:: EXERCISE REQUIREMENTS ::
Nothing outside the stretch is wanted. Repeat exactly the lines of the listing below from the one that contains "## run 2: worst max-delay path by stage" through the one that contains "met5: - / 0 / - / 0", both ends included.

+++ MATERIAL FOR THIS EXERCISE

$ cat src/rtl/cfmc_unit.sv
module cfmc_unit
  import cfmc_pkg::*;
#(
  parameter int         XLEN   = 64,
  parameter logic [4:0] SUB_OP = 5'b01011
) (
  input  logic            clk,
  input  logic            rstN,
  input  logic            issueValid,
  input  logic [31:0]     instrWord,
  input  logic [CR_W-1:0] crIn,
  input  logic [XLEN-1:0] srcVal,
  output logic [4:0]      srcRegIdx,
  output logic            resValid,
  output logic            intWrEn,
  output logic [4:0]      intDestIdx,
  output logic [XLEN-1:0] intResult,
  output logic            crWrEn,
  output logic [CR_W-1:0] crOut
);
  cfmcStrobe_t strobe;

  cfmc_ctrl #(.PRIMARY_OP(6'd19), .SUB_OP(SUB_OP)) u_ctrl (
    .instrWord(instrWord),
    .strobe   (strobe)
  );

  assign srcRegIdx = strobe.regIdx;

  cfmc_datapath #(.XLEN(XLEN)) u_dp (
    .clk       (clk),
    .rstN      (rstN),
    .issueValid(issueValid),
    .strobe    (strobe),
    .crIn      (crIn),
    .srcVal    (srcVal),
    .resValid  (resValid),
    .intWrEn   (intWrEn),
    .intDestIdx(intDestIdx),
    .intResult (intResult),
    .crWrEn    (crWrEn),
    .crOut     (crOut)
  );
endmodule
`src/rtl/pulse_timer_pkg.sv`:
```
package pulse_timer_pkg;
  typedef enum logic [1:0] {
    OM_HI_FIRST = 2'd0,
    OM_LO_FIRST = 2'd1,
    OM_FORCE_LO = 2'd2,
    OM_FORCE_HI = 2'd3
  } omode_e;

  function automatic logic is_pwm(input omode_e m);
    return (m == OM_HI_FIRST) || (m == OM_LO_FIRST);
  endfunction
endpackage

```
`src/rtl/pt_ctrl.sv`:
```
module pt_ctrl #(
  parameter bit HAS_FAST = 1'b1
) (
  input  logic clk_i,
  input  logic rst_ni,
  input  logic trig_i,
  input  logic en_wr_i,
  input  logic en_wdata_i,
  input  logic one_shot_i,
  input  logic fast_req_i,
  input  logic upd_i,
  output logic en_o,
  output logic sw_clr_o,
  output logic fast_nx_o
);
  logic trig_q, en_q, en_d, rise, start_trig;

  always_ff @(posedge clk_i or negedge rst_ni) begin
    if (!rst_ni) begin
      trig_q <= 1'b0;
      en_q   <= 1'b0;
    end else begin
      trig_q <= trig_i;
      en_q   <= en_d;
    end
  end

  assign rise       = trig_i & ~trig_q;
  assign start_trig = one_shot_i & rise & ~en_q;
  assign sw_clr_o   = en_wr_i & ~en_wdata_i;

  // software write wins, then trigger start, then single-pulse stop
  always_comb begin
    en_d = en_q;
    if (en_wr_i)                  en_d = en_wdata_i;
    else if (start_trig)          en_d = 1'b1;
    else if (upd_i && one_shot_i) en_d = 1'b0;
  end

  generate
    if (HAS_FAST) begin : g_fast
      logic fast_q, fast_d;
      assign fast_d = en_d & ((start_trig & ~en_wr_i & fast_req_i) | fast_q);
      always_ff @(posedge clk_i or negedge rst_ni) begin
        if (!rst_ni) fast_q <= 1'b0;
        else         fast_q <= fast_d;
      end
      assign fast_nx_o = fast_d;
    end else begin : g_nofast
      logic unused_fast;
      assign unused_fast = fast_req_i;
      assign fast_nx_o   = 1'b0;
    end
  endgenerate

  assign en_o = en_q;
endmodule

```
`src/rtl/pt_counter.sv`:
```
module pt_counter #(
  parameter int W = 16
) (
  input  logic         clk_i,
  input  logic         rst_ni,
  input  logic         en_i,
  input  logic         hold_i,
  input  logic [W-1:0] reload_i,
  output logic [W-1:0] cnt_o,
  output logic         upd_o
);
  localparam logic [W-1:0] ONE = W'(1);
  logic [W-1:0] cnt_q;
  logic         run;

  assign run   = en_i & ~hold_i;
  assign upd_o = run & (cnt_q == reload_i);

  always_ff @(posedge clk_i or negedge rst_ni) begin
    if (!rst_ni)    cnt_q <= '0;
    else if (upd_o) cnt_q <= '0;
    else if (run)   cnt_q <= cnt_q + ONE;
  end

  assign cnt_o = cnt_q;
endmodule

```
`src/rtl/pt_compare.sv`:
```
module pt_compare
  import pulse_timer_pkg::*;
#(
  parameter int W = 16
) (
  input  logic         clk_i,
  input  logic         rst_ni,
  input  omode_e       mode_i,
  input  logic [W-1:0] cnt_i,
  input  logic [W-1:0] cmp_i,
  input  logic         fast_nx_i,
  output logic         oref_o
);
  logic below, oref_d, oref_q;

  assign below = cnt_i < cmp_i;

  always_comb begin
    unique case (mode_i)
      OM_HI_FIRST: oref_d = fast_nx_i ? 1'b0 : below;
      OM_LO_FIRST: oref_d = fast_nx_i ? 1'b1 : ~below;
      OM_FORCE_LO: oref_d = 1'b0;
      default:     oref_d = 1'b1;
    endcase
  end

  always_ff @(posedge clk_i or negedge rst_ni) begin
    if (!rst_ni) oref_q <= 1'b0;
    else         oref_q <= oref_d;
  end

  assign oref_o = oref_q;
endmodule

```
`src/rtl/pulse_timer.sv`:
```
module pulse_timer
  import pulse_timer_pkg::*;
#(
  parameter int W        = 16,
  parameter bit HAS_FAST = 1'b1
) (
  input  logic         clk_i,
  input  logic         rst_ni,
  input  logic         trig_i,
  input  logic         en_wr_i,
  input  logic         en_wdata_i,
  input  logic         one_shot_i,
  input  logic [1:0]   mode_i,
  input  logic         fast_en_i,
  input  logic [W-1:0] cmp_i,
  input  logic [W-1:0] reload_i,
  output logic         en_o,
  output logic [W-1:0] cnt_o,
  output logic         oref_o
);
  omode_e mode;
  logic   en, sw_clr, upd, fast_nx, fast_req;

  assign mode     = omode_e'(mode_i);
  assign fast_req = fast_en_i & is_pwm(mode);

  pt_ctrl #(.HAS_FAST(HAS_FAST)) u_ctrl (
    .clk_i(clk_i), .rst_ni(rst_ni), .trig_i(trig_i),
    .en_wr_i(en_wr_i), .en_wdata_i(en_wdata_i), .one_shot_i(one_shot_i),
    .fast_req_i(fast_req), .upd_i(upd),
    .en_o(en), .sw_clr_o(sw_clr), .fast_nx_o(fast_nx)
  );

  pt_counter #(.W(W)) u_cnt (
    .clk_i(clk_i), .rst_ni(rst_ni), .en_i(en), .hold_i(sw_clr),
    .reload_i(reload_i), .cnt_o(cnt_o), .upd_o(upd)
  );

  pt_compare #(.W(W)) u_cmp (
    .clk_i(clk_i), .rst_ni(rst_ni), .mode_i(mode), .cnt_i(cnt_o),
    .cmp_i(cmp_i), .fast_nx_i(fast_nx), .oref_o(oref_o)
  );

  assign en_o = en;
endmodule

```
`config.mk`:
```
export PLATFORM = sky130hd
export DESIGN_NAME = oot_slave
export DESIGN_NICKNAME = d
export VERILOG_FILES = /design/src/rtl/oot_pkg.sv /design/src/rtl/oot_pick.sv /design/src/rtl/oot_mem.sv /design/src/rtl/oot_slave.sv
export SDC_FILE = /design/constraint.sdc
export NUM_CORES = 1
export LEC_CHECK = 0
export BUFFER_PORTS_ARGS = -buffer_cell sky130_fd_sc_hd__buf_2
export CORE_AREA = 2 2 209 211
export DETAILED_ROUTE_END_ITERATION = 16
export DIE_AREA = 0 0 211 213
export PLACE_DENSITY = 0.6
export SETUP_SLACK_MARGIN = 0.3
export SLEW_MARGIN = 20
export SYNTH_ARGS = -nofsm -noshare
export SYNTH_HDL_FRONTEND = slang
export SYNTH_SLANG_ARGS = --single-unit
```
`constraint.sdc`:
```
create_clock -name clk -period 9.4 [get_ports clk]
set_input_delay 1.88 -clock clk [delete_from_list [all_inputs] [get_ports clk]]
set_output_delay 1.88 -clock clk [all_outputs]
set_load 0.02 [all_outputs]
```
**config.mk**
```make
export PLATFORM = sky130hd
export DESIGN_NAME = sclTimingGen
export DESIGN_NICKNAME = d
export VERILOG_FILES = /design/src/rtl/sclTimingPkg.sv /design/src/rtl/sclTimingPath.sv /design/src/rtl/sclTimingCtrl.sv /design/src/rtl/sclTimingGen.sv
export SDC_FILE = /design/constraint.sdc
export NUM_CORES = 1
export LEC_CHECK = 0
export CORE_MARGIN = 1.5
export CORE_UTILIZATION = 55
export DETAILED_ROUTE_END_ITERATION = 8
export DONT_BUFFER_PORTS = 1
export PLACE_DENSITY = 0.73
export SKIP_CTS_REPAIR_TIMING = 1
export SLEW_MARGIN = 20
export SYNTH_ARGS = -nofsm -noshare
export SYNTH_HDL_FRONTEND = slang
export SYNTH_SLANG_ARGS = --single-unit
```
**constraint.sdc**
```tcl
create_clock -name clk -period 3.2 [get_ports clk]
set_input_delay 0.64 -clock clk [delete_from_list [all_inputs] [get_ports clk]]
set_output_delay 0.64 -clock clk [all_outputs]
set_load 0.01 [all_outputs]
```
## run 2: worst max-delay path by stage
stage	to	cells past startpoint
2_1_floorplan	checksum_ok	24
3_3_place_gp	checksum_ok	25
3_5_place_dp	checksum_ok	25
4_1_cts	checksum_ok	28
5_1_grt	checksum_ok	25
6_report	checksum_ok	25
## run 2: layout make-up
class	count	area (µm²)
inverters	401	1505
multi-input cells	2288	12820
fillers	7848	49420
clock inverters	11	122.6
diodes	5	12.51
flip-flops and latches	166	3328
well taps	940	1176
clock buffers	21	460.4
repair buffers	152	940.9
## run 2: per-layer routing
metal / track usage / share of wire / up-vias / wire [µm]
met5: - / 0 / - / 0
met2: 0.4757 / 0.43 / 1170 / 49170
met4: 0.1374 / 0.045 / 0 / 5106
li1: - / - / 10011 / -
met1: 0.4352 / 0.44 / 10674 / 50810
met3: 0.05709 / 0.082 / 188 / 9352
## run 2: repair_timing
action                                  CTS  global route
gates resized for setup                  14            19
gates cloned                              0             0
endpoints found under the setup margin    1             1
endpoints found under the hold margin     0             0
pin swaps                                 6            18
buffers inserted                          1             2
`config.mk`:
```
export PLATFORM = sky130hd
export DESIGN_NAME = pmc_power_ctrl
export DESIGN_NICKNAME = d
export VERILOG_FILES = /design/src/rtl/pmc_pkg.sv /design/src/rtl/pmc_rst_qual.sv /design/src/rtl/pmc_mode_fsm.sv /design/src/rtl/pmc_mcyc_timer.sv /design/src/rtl/pmc_power_ctrl.sv
export SDC_FILE = /design/constraint.sdc
export NUM_CORES = 1
export LEC_CHECK = 0
export ABC_AREA = 1
export BUFFER_PORTS_ARGS = -buffer_cell sky130_fd_sc_hd__buf_2
export CORE_MARGIN = 2
export CORE_UTILIZATION = 28
export CTS_CLUSTER_SIZE = 40
export DETAILED_ROUTE_END_ITERATION = 6
export GPL_ROUTABILITY_DRIVEN = 0
export GPL_TIMING_DRIVEN = 0
export SYNTH_ARGS = -nofsm -noshare
export SYNTH_HDL_FRONTEND = slang
export SYNTH_SLANG_ARGS = --single-unit
```
`constraint.sdc`:
```
create_clock -name clk_i -period 1.3 [get_ports clk_i]
set_input_delay 0.13 -clock clk_i [delete_from_list [all_inputs] [get_ports clk_i]]
set_output_delay 0.13 -clock clk_i [all_outputs]
set_load 0.1 [all_outputs]
```
$ cat config.mk
export PLATFORM = sky130hd
export DESIGN_NAME = sign_preamble_correlator
export DESIGN_NICKNAME = d
export VERILOG_FILES = /design/src/rtl/cpc_pkg.sv /design/src/rtl/cpc_window.sv /design/src/rtl/cpc_coef_bank.sv /design/src/rtl/cpc_pe.sv /design/src/rtl/cpc_match_tree.sv /design/src/rtl/cpc_peak_detect.sv /design/src/rtl/sign_preamble_correlator.sv
export SDC_FILE = /design/constraint.sdc
export NUM_CORES = 2
export LEC_CHECK = 0
export ABC_AREA = 1
export CORE_UTILIZATION = 55
export DETAILED_ROUTE_END_ITERATION = 16
export PLACE_DENSITY_LB_ADDON = 0.2
export SLEW_MARGIN = 30
export SYNTH_ARGS = -nofsm -noshare
export SYNTH_HDL_FRONTEND = slang
export SYNTH_SLANG_ARGS = --single-unit
$ cat constraint.sdc
create_clock -name clk -period 9.63 [get_ports clk]
set_clock_uncertainty 0.2 [all_clocks]
set_input_delay 1.4445 -clock clk [delete_from_list [all_inputs] [get_ports clk]]
set_output_delay 1.4445 -clock clk [all_outputs]
set_load 0.005 [all_outputs]
$ cat src/rtl/cpc_pkg.sv
package cpc_pkg;

   localparam int unsigned SIGN_PAIR_W = 2;

   typedef struct packed {
      logic i_sgn;
      logic q_sgn;
   } sign_pair_t;

   function automatic int unsigned count_width(input int unsigned nbits);
      return $clog2(nbits + 1);
   endfunction

endpackage

$ cat src/rtl/cpc_window.sv
module cpc_window
   import cpc_pkg::*;
#(
   parameter int unsigned SAMPLE_W    = 12,
   parameter int unsigned WIN_SAMPLES = 128
) (
   input  logic                        clk,
   input  logic                        rst_n,
   input  logic                        smp_valid,
   input  logic                        i_sign,
   input  logic                        q_sign,
   output logic [2*WIN_SAMPLES-1:0]    window,
   output logic                        filled
);

   localparam int unsigned WIN_BITS = SIGN_PAIR_W * WIN_SAMPLES;
   localparam int unsigned FILL_W   = count_width(WIN_SAMPLES);
   localparam logic [FILL_W-1:0] FILL_MAX = FILL_W'(WIN_SAMPLES);

   sign_pair_t              incoming;
   logic [WIN_BITS-1:0]     win_q;
   logic [FILL_W-1:0]       fill_q;

   assign incoming = '{i_sgn: i_sign, q_sgn: q_sign};

   always_ff @(posedge clk) begin
      if (!rst_n) begin
         win_q  <= '0;
         fill_q <= '0;
      end else if (smp_valid) begin
         win_q <= {win_q[WIN_BITS-SIGN_PAIR_W-1:0], incoming};
         if (fill_q != FILL_MAX) begin
            fill_q <= fill_q + 1'b1;
         end
      end
   end

   assign window = win_q;
   assign filled = (fill_q == FILL_MAX);

endmodule
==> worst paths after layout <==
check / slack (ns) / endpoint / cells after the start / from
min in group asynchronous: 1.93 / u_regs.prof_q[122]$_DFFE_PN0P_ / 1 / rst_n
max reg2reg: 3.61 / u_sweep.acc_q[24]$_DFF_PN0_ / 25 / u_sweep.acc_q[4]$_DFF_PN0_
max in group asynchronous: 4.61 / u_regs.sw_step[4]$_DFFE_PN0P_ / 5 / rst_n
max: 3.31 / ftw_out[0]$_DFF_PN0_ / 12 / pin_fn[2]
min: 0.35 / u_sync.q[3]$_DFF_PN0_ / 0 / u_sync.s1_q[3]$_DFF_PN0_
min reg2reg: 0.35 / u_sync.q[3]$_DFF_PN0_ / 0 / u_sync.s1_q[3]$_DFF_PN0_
**config.mk**
```make
export PLATFORM = sky130hd
export DESIGN_NAME = i2c_target_ctrl
export DESIGN_NICKNAME = d
export VERILOG_FILES = /design/src/rtl/i2c_tgt_pkg.sv /design/src/rtl/i2c_tgt_sync.sv /design/src/rtl/i2c_tgt_linemon.sv /design/src/rtl/i2c_target_ctrl.sv
export SDC_FILE = /design/constraint.sdc
export NUM_CORES = 1
export LEC_CHECK = 0
export ABC_AREA = 1
export BUFFER_PORTS_ARGS = -buffer_cell sky130_fd_sc_hd__buf_2
export CAP_MARGIN = 20
export CELL_PAD_IN_SITES_DETAIL_PLACEMENT = 2
export CELL_PAD_IN_SITES_GLOBAL_PLACEMENT = 2
export CORE_MARGIN = 2
export CORE_UTILIZATION = 25
export DETAILED_ROUTE_END_ITERATION = 10
export HOLD_SLACK_MARGIN = 0.06
export PLACE_DENSITY = 0.68
export SLEW_MARGIN = 20
export SYNTH_ARGS = -nofsm -noshare
export SYNTH_HDL_FRONTEND = slang
export SYNTH_SLANG_ARGS = --single-unit
export TNS_END_PERCENT = 1
```
**constraint.sdc**
```tcl
create_clock -name clk -period 1.6 [get_ports clk]
set_input_delay 0.08 -clock clk [delete_from_list [all_inputs] [get_ports clk]]
set_output_delay 0.08 -clock clk [all_outputs]
set_load 0.03 [all_outputs]
```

++++++

:: RESPONSE AREA ::
## run 2: worst max-delay path by stage
stage	to	cells past startpoint
2_1_floorplan	checksum_ok	24
3_3_place_gp	checksum_ok	25
3_5_place_dp	checksum_ok	25
4_1_cts	checksum_ok	28
5_1_grt	checksum_ok	25
6_report	checksum_ok	25
## run 2: layout make-up
class	count	area (µm²)
inverters	401	1505
multi-input cells	2288	12820
fillers	7848	49420
clock inverters	11	122.6
diodes	5	12.51
flip-flops and latches	166	3328
well taps	940	1176
clock buffers	21	460.4
repair buffers	152	940.9
## run 2: per-layer routing
metal / track usage / share of wire / up-vias / wire [µm]
met5: - / 0 / - / 0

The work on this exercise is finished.